Times of India wrote:
Rigid stance of US puts N-deal at risk
NEW DELHI: The odds are lengthening against the India-US nuclear deal, and under the existing circumstances its prospects appear bleak. As the two countries battle a stalemate in the negotiations on the ''123'' agreement, it has become clear that the US cannot extend nuclear cooperation to India the way it was promised in the July 18 and March 2 joint statements, and India cannot accept anything less.

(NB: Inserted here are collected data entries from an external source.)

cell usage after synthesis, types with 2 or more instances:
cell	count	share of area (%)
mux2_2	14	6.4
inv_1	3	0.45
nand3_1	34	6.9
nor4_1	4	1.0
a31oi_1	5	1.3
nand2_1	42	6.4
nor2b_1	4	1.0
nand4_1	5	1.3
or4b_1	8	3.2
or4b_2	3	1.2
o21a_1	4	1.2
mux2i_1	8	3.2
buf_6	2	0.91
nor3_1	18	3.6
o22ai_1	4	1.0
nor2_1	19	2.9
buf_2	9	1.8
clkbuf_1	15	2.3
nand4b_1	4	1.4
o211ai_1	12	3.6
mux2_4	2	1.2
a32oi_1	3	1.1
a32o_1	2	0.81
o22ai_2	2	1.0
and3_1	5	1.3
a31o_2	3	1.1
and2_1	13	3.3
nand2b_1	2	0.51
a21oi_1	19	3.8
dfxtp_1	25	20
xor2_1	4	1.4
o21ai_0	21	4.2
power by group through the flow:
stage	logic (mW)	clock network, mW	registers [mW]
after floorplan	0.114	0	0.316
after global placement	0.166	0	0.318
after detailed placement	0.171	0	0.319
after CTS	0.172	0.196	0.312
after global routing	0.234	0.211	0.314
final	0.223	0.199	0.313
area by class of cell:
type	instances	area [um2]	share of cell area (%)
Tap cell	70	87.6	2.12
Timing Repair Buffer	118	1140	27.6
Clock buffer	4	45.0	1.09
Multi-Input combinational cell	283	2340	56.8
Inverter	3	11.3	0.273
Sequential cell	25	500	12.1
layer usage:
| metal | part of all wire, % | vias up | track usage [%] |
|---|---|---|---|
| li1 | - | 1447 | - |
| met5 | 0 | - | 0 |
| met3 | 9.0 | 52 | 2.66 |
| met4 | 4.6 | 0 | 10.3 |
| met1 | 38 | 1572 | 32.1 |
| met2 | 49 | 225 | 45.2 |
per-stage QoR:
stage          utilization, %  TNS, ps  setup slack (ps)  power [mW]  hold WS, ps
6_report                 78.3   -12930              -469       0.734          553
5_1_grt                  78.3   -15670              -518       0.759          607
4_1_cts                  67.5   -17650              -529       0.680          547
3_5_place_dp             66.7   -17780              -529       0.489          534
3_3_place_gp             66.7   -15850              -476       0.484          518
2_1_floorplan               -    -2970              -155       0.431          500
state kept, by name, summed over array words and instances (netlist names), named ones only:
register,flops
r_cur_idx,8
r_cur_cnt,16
[src/rtl/core/prle_pkg.sv]
// shared types and constants of the palette run-length encoder
package prle_pkg;

    // default palette size
    localparam int PRLE_DEPTH_DEF = 256;

    // longest run that one result can carry
    localparam logic [15:0] MAX_RUN = 16'hFFFF;

    // colour that a transparent pixel is replaced by
    localparam logic [31:0] ZERO_COLOR = 32'h0000_0000;

    // number of result slots in the output queue
    localparam int OUT_DEPTH = 4;
    localparam int OUT_PTR_W = $clog2(OUT_DEPTH);
    localparam int OUT_CNT_W = $clog2(OUT_DEPTH + 1);

    // item kinds carried on the input tuser bit
    localparam logic CMD_LOAD  = 1'b0;
    localparam logic CMD_PIXEL = 1'b1;

    // one input item as it travels along the cell chain
    typedef struct packed {
        logic        cmd;
        logic [7:0]  slot;
        logic [31:0] color;
        logic        frame_end;
    } t_item;

    // one emitted run
    typedef struct packed {
        logic        frame_done;
        logic [15:0] run_length;
        logic [7:0]  run_index;
    } t_run;

    // up to two runs handed to the output queue in one cycle, in order a then b
    typedef struct packed {
        logic push_a;
        logic push_b;
        t_run run_a;
        t_run run_b;
    } t_push;

endpackage

[src/rtl/core/prle_fifo.sv]
// small output queue taking up to two runs per cycle and giving one while the receiver is ready
module prle_fifo (
    input  logic            i_clk,
    input  logic            i_rst_n,
    input  prle_pkg::t_push i_push,
    output logic            o_room2,
    output logic            o_vld,
    output prle_pkg::t_run  o_run,
    input  logic            i_rdy
);
    import prle_pkg::*;

    t_run                 r_mem [OUT_DEPTH];
    logic [OUT_PTR_W-1:0] r_wr;
    logic [OUT_PTR_W-1:0] r_rd;
    logic [OUT_CNT_W-1:0] r_cnt;
    logic [OUT_PTR_W-1:0] n_wr;
    logic [OUT_CNT_W-1:0] n_cnt;
    logic                 w_pop;
    logic [1:0]           w_npush;

    assign w_pop   = o_vld && i_rdy;
    assign w_npush = {1'b0, i_push.push_a} + {1'b0, i_push.push_b};
    assign n_wr    = r_wr + OUT_PTR_W'(w_npush);
    assign n_cnt   = r_cnt + OUT_CNT_W'(w_npush) - OUT_CNT_W'(w_pop);

    assign o_room2 = (r_cnt <= OUT_CNT_W'(OUT_DEPTH - 2));
    assign o_vld   = (r_cnt != '0);
    assign o_run   = r_mem[r_rd];

    // pointers and fill count
    always_ff @(posedge i_clk) begin
        if (!i_rst_n) begin
            r_wr  <= '0;
            r_rd  <= '0;
            r_cnt <= '0;
        end else begin
            r_wr  <= n_wr;
            r_cnt <= n_cnt;
            if (w_pop) begin
                r_rd <= r_rd + OUT_PTR_W'(1);
            end
        end
    end

    // queue storage
    always_ff @(posedge i_clk) begin
        if (i_push.push_a) begin
            r_mem[r_wr] <= i_push.run_a;
        end
        if (i_push.push_b) begin
            r_mem[r_wr + OUT_PTR_W'(1)] <= i_push.run_b;
        end
    end

endmodule
[config.mk]
export PLATFORM = sky130hd
export DESIGN_NAME = prle_fifo
export DESIGN_NICKNAME = d
export VERILOG_FILES = /design/src/rtl/core/prle_pkg.sv /design/src/rtl/core/prle_fifo.sv
export SDC_FILE = /design/constraint.sdc
export NUM_CORES = 1
export LEC_CHECK = 0
export ABC_AREA = 0
export BUFFER_PORTS_ARGS = -buffer_cell sky130_fd_sc_hd__buf_2
export CAP_MARGIN = 20
export CORE_UTILIZATION = 51
export CTS_BUF_LIST = sky130_fd_sc_hd__clkbuf_8 sky130_fd_sc_hd__clkbuf_16
export DETAILED_ROUTE_END_ITERATION = 8
export GPL_TIMING_DRIVEN = 0
export PLACE_DENSITY_LB_ADDON = 0.1
export SETUP_SLACK_MARGIN = 0.4
export SLEW_MARGIN = 30
export SYNTH_ARGS = -nofsm -noshare
export SYNTH_HDL_FRONTEND = slang
export SYNTH_SLANG_ARGS = --single-unit
[constraint.sdc]
create_clock -name i_clk -period 2.85 [get_ports i_clk]
set_clock_uncertainty 0.15 [all_clocks]
set_input_delay 0.1425 -clock i_clk [delete_from_list [all_inputs] [get_ports i_clk]]
set_output_delay 0.1425 -clock i_clk [all_outputs]
set_load 0.02 [all_outputs]
[src/rtl/core/prle_pkg.sv]
// shared types and constants of the palette run-length encoder
package prle_pkg;

    // default palette size
    localparam int PRLE_DEPTH_DEF = 256;

    // longest run that one result can carry
    localparam logic [15:0] MAX_RUN = 16'hFFFF;

    // colour that a transparent pixel is replaced by
    localparam logic [31:0] ZERO_COLOR = 32'h0000_0000;

    // number of result slots in the output queue
    localparam int OUT_DEPTH = 4;
    localparam int OUT_PTR_W = $clog2(OUT_DEPTH);
    localparam int OUT_CNT_W = $clog2(OUT_DEPTH + 1);

    // item kinds carried on the input tuser bit
    localparam logic CMD_LOAD  = 1'b0;
    localparam logic CMD_PIXEL = 1'b1;

    // one input item as it travels along the cell chain
    typedef struct packed {
        logic        cmd;
        logic [7:0]  slot;
        logic [31:0] color;
        logic        frame_end;
    } t_item;

    // one emitted run
    typedef struct packed {
        logic        frame_done;
        logic [15:0] run_length;
        logic [7:0]  run_index;
    } t_run;

    // up to two runs handed to the output queue in one cycle, in order a then b
    typedef struct packed {
        logic push_a;
        logic push_b;
        t_run run_a;
        t_run run_b;
    } t_push;

endpackage

[src/rtl/core/prle_cell.sv]
// one palette slot of the search chain: holds a colour and matches passing pixels
module prle_cell #(
    parameter int CELL_ID = 0,
    parameter int IDX_W   = 8
) (
    input  logic             i_clk,
    input  logic             i_rst_n,
    input  logic             i_adv,
    input  logic             i_vld,
    input  prle_pkg::t_item  i_item,
    input  logic             i_found,
    input  logic [IDX_W-1:0] i_idx,
    output logic             o_vld,
    output prle_pkg::t_item  o_item,
    output logic             o_found,
    output logic [IDX_W-1:0] o_idx
);
    import prle_pkg::*;

    logic             r_vld;
    logic             r_entry_vld;
    logic [31:0]      r_entry;
    t_item            r_item;
    logic             r_found;
    logic [IDX_W-1:0] r_idx;

    logic w_load_hit;
    logic w_match;

    // load aimed at this slot, or first pixel match along the chain
    assign w_load_hit = i_vld && (i_item.cmd == CMD_LOAD) && (32'(i_item.slot) == 32'(CELL_ID));
    assign w_match    = i_vld && (i_item.cmd == CMD_PIXEL) && !i_found && r_entry_vld &&
                        (r_entry == i_item.color);

    // control state
    always_ff @(posedge i_clk) begin
        if (!i_rst_n) begin
            r_vld       <= 1'b0;
            r_entry_vld <= 1'b0;
        end else if (i_adv) begin
            r_vld <= i_vld;
            if (w_load_hit) begin
                r_entry_vld <= 1'b1;
            end
        end
    end

    // slot colour and item payload
    always_ff @(posedge i_clk) begin
        if (i_adv) begin
            if (w_load_hit) begin
                r_entry <= i_item.color;
            end
            r_item  <= i_item;
            r_found <= i_found || w_match;
            r_idx   <= w_match ? IDX_W'(CELL_ID) : i_idx;
        end
    end

    assign o_vld   = r_vld;
    assign o_item  = r_item;
    assign o_found = r_found;
    assign o_idx   = r_idx;

endmodule

[config.mk]
export PLATFORM = sky130hd
export DESIGN_NAME = prle_cell
export DESIGN_NICKNAME = d
export VERILOG_FILES = /design/src/rtl/core/prle_pkg.sv /design/src/rtl/core/prle_cell.sv
export SDC_FILE = /design/constraint.sdc
export NUM_CORES = 1
export LEC_CHECK = 0
export BUFFER_PORTS_ARGS = -buffer_cell sky130_fd_sc_hd__buf_2
export CELL_PAD_IN_SITES_DETAIL_PLACEMENT = 1
export CELL_PAD_IN_SITES_GLOBAL_PLACEMENT = 1
export CORE_MARGIN = 5
export CORE_UTILIZATION = 43
export CTS_BUF_LIST = sky130_fd_sc_hd__clkbuf_8 sky130_fd_sc_hd__clkbuf_16
export CTS_CLUSTER_DIAMETER = 80
export CTS_CLUSTER_SIZE = 24
export DETAILED_ROUTE_END_ITERATION = 10
export GPL_ROUTABILITY_DRIVEN = 0
export GPL_TIMING_DRIVEN = 0
export PLACE_DENSITY = 0.87
export SLEW_MARGIN = 25
export SYNTH_ARGS = -nofsm -noshare
export SYNTH_HDL_FRONTEND = slang
export SYNTH_SLANG_ARGS = --single-unit
export TNS_END_PERCENT = 50
[constraint.sdc]
create_clock -name i_clk -period 11.5 [get_ports i_clk]
set_input_delay 0.575 -clock i_clk [delete_from_list [all_inputs] [get_ports i_clk]]
set_output_delay 0.575 -clock i_clk [all_outputs]
set_load 0.01 [all_outputs]
==> results of run 1 <==
cell usage after synthesis, drive strengths merged:
cell type / instances
edfxtp: 83
xnor2: 29
nand4: 9
a31oi: 8
inv: 8
nor4: 4
xor2: 3
dfxtp: 2
nor2b: 2
a31o: 1
mux2i: 1
nor2: 1
nor3: 1
o21a: 1
registers in the layout, indices dropped and copies added, names as in the netlist:
signal       cells
r_entry_vld      1
o_idx            8
o_found          1
o_item          42
r_entry         32
o_vld            1
layer usage:
layer  up-vias  wire (um)  part of all wire  track usage
met5         -          9            0.0014            0
met4         2        102             0.016       0.0650
met3        11        437             0.068       0.0409
met2        75       3170              0.49        0.251
met1       885       2700              0.42        0.181
li1        837          -                 -            -
final timing paths:
kind                                  start     endpoint  slack (ps)  cells after the start
worst min-delay path              i_item[0]    o_item[0]         420                      1
worst min register to register  r_entry_vld  r_entry_vld         470                      1
worst max-delay path                  i_adv   r_entry[6]        8960                      6
worst max register to register   r_entry[5]     o_idx[0]        9430                      4
layout make-up:
cell class	count	share of cell area
Tap cell	96	0.0303
Timing Repair Buffer	111	0.142
Inverter	8	0.00758
Multi-Input combinational cell	60	0.121
Clock inverter	6	0.0284
Clock buffer	9	0.0313
Sequential cell	85	0.639
cells by family (layout without fill, tap and decap cells):
kind of cell	count (synthesis)	count (layout)	synth area share
buffers and inverters	8	134	0.00990
multiplexers	1	1	0.00330
XOR/XNOR	32	32	0.0924
AO/OA/AOI/OAI	10	10	0.0219
flip-flops	85	85	0.835
AND/OR/NAND/NOR	17	17	0.0379
power groups by stage:
stage | clock [mW] | combinational, mW | sequential (mW)
floorplan | 0 | 0.00755 | 0.375
global placement | 0 | 0.0480 | 0.366
detailed placement | 0 | 0.0501 | 0.367
CTS | 0.251 | 0.0503 | 0.360
global route | 0.266 | 0.0535 | 0.361
finish | 0.245 | 0.0491 | 0.360
worst max-delay path: stages:
cell and delay, ps:
buf_4 540, nand4_1 230, nor4_2 580, buf_4 270
buf_4 150, buf_2 200
metrics by stage:
| stage | util | setup WS, ps | instance area (um^2) |
|---|---|---|---|
| CTS | 0.580 | 8900 | 3960 |
| global route | 0.580 | 8830 | 3960 |
| detailed placement | 0.545 | 8540 | 3720 |
| global placement | 0.539 | 4620 | 3680 |
| finish | 0.580 | 8960 | 3960 |
| floorplan | - | 6910 | 3030 |
cell usage in the layout (no fill, tap or decap), drive strengths merged:
cell    synthesis  layout
nor4            4       4
dfxtp           2       2
clkinv          0       3
nor3            1       1
a31oi           8       8
buf             0     111
a31o            1       1
clkbuf          0       9
nor2b           2       2
o21a            1       1
nor2            1       1
mux2i           1       1
xnor2          29      29
xor2            3       3
bufinv          0       3
edfxtp         83      83
nand4           9       9
inv             8       8
==> run summary, run 1 <==
The first global-routing pass estimated 9.83 mm of wire. The number of hold violations in the final report came to 0. The share of total power dissipated in combinational logic is 0.075.

The number of buffers between clock root and the deepest sink is 2. The area taken by flip-flops and latches is around 2500 um^2. Relative to the synthesized area, the layout overhead comes to 30.5%. The ratio of total power to cell area is 165 nW/um^2. The total die area is about 8800 um^2. Of the total power, the share spent switching nets is 0.203.

The die width is 94 um. The worst slack on hold paths is roughly 420 ps. The via count of the first global-routing pass came out at slightly below 2000. The final layout contains 330 nets. The final number of setup-violating endpoints came out at 0. The setup skew after layout is between 8 and 9 ps.

The part of the cycle the worst path needs came out at 0.221. Of the synthesized area, sequential elements account for 0.835. The CTS tree is yes.

The clock slew seen by the registers of the worst setup and hold paths came out at 80 ps. The element type at the critical path end is a flop. The number of DRC violations after detailed-routing iteration 0 came out at 55. Setup repair after global routing left no endpoint under its margin. The count of synthesis-stage warnings from yosys is 0. In this run the vertical extent of the chip is between 90 and 100 um.

Once detailed placement completed, the half-perimeter wirelength came to about 5 mm. The total length of routed wires is 6.42 mm. The number of different library cells used by synthesis comes to 15. Buffers added to address setup during post-CTS repair amount to 0. The number of gates resized after CTS is 0.

The transition time at the pin with the least slew margin is 903 ps. The critical path data required time came out at 11540 ps. The count of H-tree levels built during CTS is 3.

The average wire per standard cell is between 15 and 20 um. For this configuration, the core starts out at a cell density of 0.444. The largest vdd supply drop came out at 0.105 mV. The static leakage came out at 1.52 nW. The clock insertion delay at the later pin of the skew report came out at 340 ps. The hold buffer count at cts is 0. The total overflow reported by the global router came out at 0. The maximum number of pins on one net before global-route repair came out at 54. Derived from the worst setup path, the maximum achievable clock frequency is just under 400 MHz. The initial antenna violation count came out at 1. The tree is rooted in a clkbuf_8. The count of vias placed by the detailed router came out at 1810. The internal power contribution came out at 0.520 mW. The portion of total power attributed to the clock network is 0.374. The data arrival time of the critical path came out at 2580 ps. The area of the mapped netlist came out at roughly 3000 um^2. The max capacitance violation total is 0. The worst hold-check path type is input pin to flop. After synthesis the netlist holds a flip-flop and latch count of between 80 and 90. The area of the core region came out at 6830 um^2.

The post-synth net total came out at 208. The max-slew violation total from the final report is 0. The count of buffers added on input and output ports is 106.

The instance count after placement with tap cells included is 360. The DRC violation count after routing came out at 0. Clock tree synthesis found a total of 85 sinks. Setup total negative slack on the finished layout was measured at 0 ps.

Pin placement for this block handled 107 I/O pins. The floorplan row count is 30. The share of final-layout standard cells stronger than drive strength 1 is 0.462. The sequential group share of total power came out at 0.550.

The number of inserted diodes came out at 0. edfxtp_1 takes more of the synthesized area than any other cell. The net switching power came out at about 0.13 mW. Synthesis handed over a netlist of 153 instances.

The critical path is of the input pin to flop type. Across every metal layer, demand over resource in global routing totals 0.150. The per-cell via count in the routed design is 4.83. The total of fill cells in the finished design came out at 689. The flow ran to the end, and the final reports show no timing, DRC or antenna violations. The largest driver fanout on the critical path is 53. After synthesis, the cell types taking the most area are edfxtp_1 82%, xnor2_1 8.4%, nand4_1 1.9%, a31oi_1 1.6%, dfxtp_1 1.3%. The detail route stage leaves a number of antenna-violating nets equal to 0. The number of standard cells in the layout, taps in and fillers out came out at roughly 380.

The shortest period the worst path allows is between 2000 and 3000 ps. The top cell type's share of synthesized area came out at 0.821. After synthesis, the mean cell area works out to 19.8 um^2.

The clock buffer count from CTS is 9. The design draws 0.653 mW. The area taken by multi-input logic gates is 478 um^2. In this run the tightest slew margin relative to its limit is 0.393. The total iterations of the first detailed-routing run came out at 4. The category of the worst setup path launch point is an input pin.
(Power assumes the default switching activity.)
==> inputs of run 2 (changes only) <==
CORE_UTILIZATION = 40   (was 43)
PLACE_DENSITY = 0.82   (was 0.87)
clock period = 2.4 ns   (was 11.5 ns; I/O delays follow)
==> run summary, run 2 (synthesis results as in run 1) <==
The transition time at the pin with the least slew margin is 868 ps (was 903 ps). The area of the core region is 7330 um^2 (was 6830 um^2). The maximum number of pins on one net before global-route repair came out at 54 (unchanged).

The count of vias placed by the detailed router is 1969 (was 1810). The number of buffers between clock root and the deepest sink is 2 (unchanged). The share of final-layout standard cells stronger than drive strength 1 came out at 0.403 (was 0.462). The post-place setup slack came out at 41.8 ps (was 8540 ps). The CTS tree was yes (unchanged).

The area taken by multi-input logic gates is 492 um^2 (was 478 um^2). The die extent in y was 97.1 um (was 94 um). The total length of routed wires is 7.53 mm (was 6.42 mm). The number of flip-flops under the largest register name came out at 42 (unchanged). The signed area change from the synthesized netlist to the final layout came out at 44.5% (was 30.5%). The worst-case headroom to the max-slew limit was 0.416 (was 0.393). The worst slack on hold paths came out at 84.0 ps (was 416 ps). The average wire per standard cell is 17.8 um (was 17.1 um). The wire length of the first global-routing pass is 11.9 mm (was 9.83 mm).

Run status: finished clean (unchanged). The worst-path cell with the longest stage delay is nor4_2 (unchanged). The setup skew after layout is 13.3 ps (was 8.17 ps). The category of the critical setup timing path was input pin to flop (unchanged).

The worst setup margin is 329 ps (was 8960 ps). The clock buffer count from CTS came out at 9 (unchanged). The number of I/O port buffers came to 106 (unchanged). The remaining number of nets flagged by the antenna check after routing is 0 (unchanged). The category of the worst setup path launch point is an input pin (unchanged). The sum of net half-perimeters after detailed placement came out at 4.78 mm (was 4.86 mm). The total overflow reported by the global router came out at 0 (unchanged). The max-slew violation total from the final report came out at 0 (unchanged). The CTS sink count is 85 (unchanged). The number of standard cells in the layout, taps in and fillers out is 424 (was 375). The count of H-tree levels built during CTS came out at 3 (unchanged). The clock slew seen by the registers of the worst setup and hold paths came to 70 ps (was 80 ps).

The critical path data required time came out at 2440 ps (was 11540 ps). The cell family contributing the most delay on the critical path is simple AND/OR/NAND/NOR gates (was buffers and inverters). The initial cell density of the core was 0.414 (was 0.444). The total of fill cells in the finished design is 716 (was 689). The total die area came out at 9430 um^2 (was 8840 um^2).

The cell chosen for the clock root was clkbuf_8 (unchanged). The initial antenna violation count came out at 0 (was 1). The total iterations of the first detailed-routing run is 4 (unchanged). The shortest period the worst path allows is 2070 ps.

The total number of nets in the final design came to 376 (was 330). The data arrival time of the critical path came to 2110 ps (was 2580 ps). The final number of setup-violating endpoints is 0 (unchanged). The number of buffers and inverters on the critical path came out at 2 (was 4). The number of DRC violations after detailed-routing iteration 0 was 76 (was 55).

The max capacitance violation total is 0 (unchanged). The part of the cycle the worst path needs is 0.863. The per-cell via count in the routed design came out at 4.64 (was 4.83). The maximum cell stage delay along the critical path came to 790 ps (was 580 ps). Static timing analysis puts the maximum clock frequency at 483 MHz.

The element type at the critical path end was a flop (unchanged). The commonest non-fill, non-tap cell in the layout is buf_2 (unchanged). The via count of the first global-routing pass is 2200 (was 1936). Critical-path cell list: dlygate4sd3_1, buf_2, xnor2_1, nand4_1, nor4_2, a31oi_1 (was buf_4, nand4_1, nor4_2, buf_4, buf_4, buf_2). The number of gates resized after CTS came to 0 (unchanged).

The instance count after placement with tap cells included came out at 360 (unchanged). The number of hold violations in the final report is 0 (unchanged). Commonest cells after routing, fill and taps aside: 105 x buf_2, 83 x edfxtp_1, 43 x dlygate4sd3_1, 29 x xnor2_1, 10 x inv_1 (was 108 x buf_2, 83 x edfxtp_1, 29 x xnor2_1, 9 x nand4_1, 9 x clkbuf_8). The floorplan row count is 31 (was 30).

The largest vdd supply drop is 0.402 mV (was 0.105 mV). The ratio of total power to cell area is 678 nW/um^2 (was 165 nW/um^2). The number of inserted diodes is 0 (unchanged). The die width came out at 97.1 um (was 94 um).

The area taken by flip-flops and latches came out at 2530 um^2 (unchanged). The I/O pin count came out at 107 (unchanged). The clock insertion delay at the later pin of the skew report is 340 ps (about the same).

The worst hold-check path type is input pin to flop (unchanged). The largest driver fanout on the critical path came out at 9 (was 53). Unrepaired setup endpoints after global routing: no (unchanged). The DRC violation count after routing was 0 (unchanged). The global-route usage over all layers came out at 0.164 (was 0.150). The static leakage came out at 1.69 nW (was 1.52 nW).
## run 2: through the flow
step | instance area (um^2) | setup TNS [ps] | utilization | power [mW]
after floorplan | 3050 | 0 | - | 1.83
after global placement | 3700 | -32620 | 0.505 | 1.99
after detailed placement | 3720 | 0 | 0.508 | 2.00
after CTS | 4320 | 0 | 0.590 | 2.99
after global routing | 4380 | 0 | 0.598 | 3.11
final | 4380 | 0 | 0.598 | 2.97
## run 2: power breakdown
| group | internal (mW) | total (mW) | switching (mW) |
|---|---|---|---|
| registers | 1.71 | 1.72 | 0.0180 |
| logic | 0.147 | 0.298 | 0.151 |
| clock network | 0.467 | 0.948 | 0.481 |
| total | 2.32 | 2.97 | 0.650 |
## run 2: path summary, 6_finish.rpt
path              cells past startpoint           to  slack, ps        start
setup / recovery                      6     o_idx[4]        330   i_item[19]
hold / removal                        2      o_found         80      i_found
hold reg to reg                       1  r_entry_vld        480  r_entry_vld
setup reg to reg                      4     o_idx[4]        400  r_entry[10]
## run 2: routing by layer
layer,up-vias,routed length (um),track usage
met4,0,36,0.0454
met3,5,468,0.0546
li1,920,-,-
met2,68,4050,0.296
met5,-,0,0
met1,976,2980,0.183
## run 2: timing repair
action | 4_1_cts | 5_1_grt
buffers inserted | 0 | 6
hold buffers | 42 | 1
endpoints found under the setup margin | 0 | 23
endpoints found under the hold margin | 71 | 2
## run 2: layout make-up
cell class,instances,area share
Sequential cell,85,0.578
Timing Repair Buffer,157,0.234
Multi-Input combinational cell,60,0.112
Clock buffer,9,0.0283
Tap cell,99,0.0283
Clock inverter,6,0.0131
Inverter,8,0.00685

A high-level source in the Indian government told TOI, "We cannot accept the deal under these conditions." As foreign secretary Shiv Shankar Menon embarks on a last-ditch bid to salvage the deal in a week's time, it is being recognised that the US is in no mood to concede India's stance on the three critical issues of reprocessing, testing and fuel guarantees. While the Bush administration has not publicly hardened its stance as yet, the increasingly shrill comments by senior US officials in the US media are being seen as reflecting their insistence that India must come around. What started off as individual laments has become a refrain.

At this end, the government is determined not to make any concession beyond what Prime Minister Manmohan Singh laid out in Parliament.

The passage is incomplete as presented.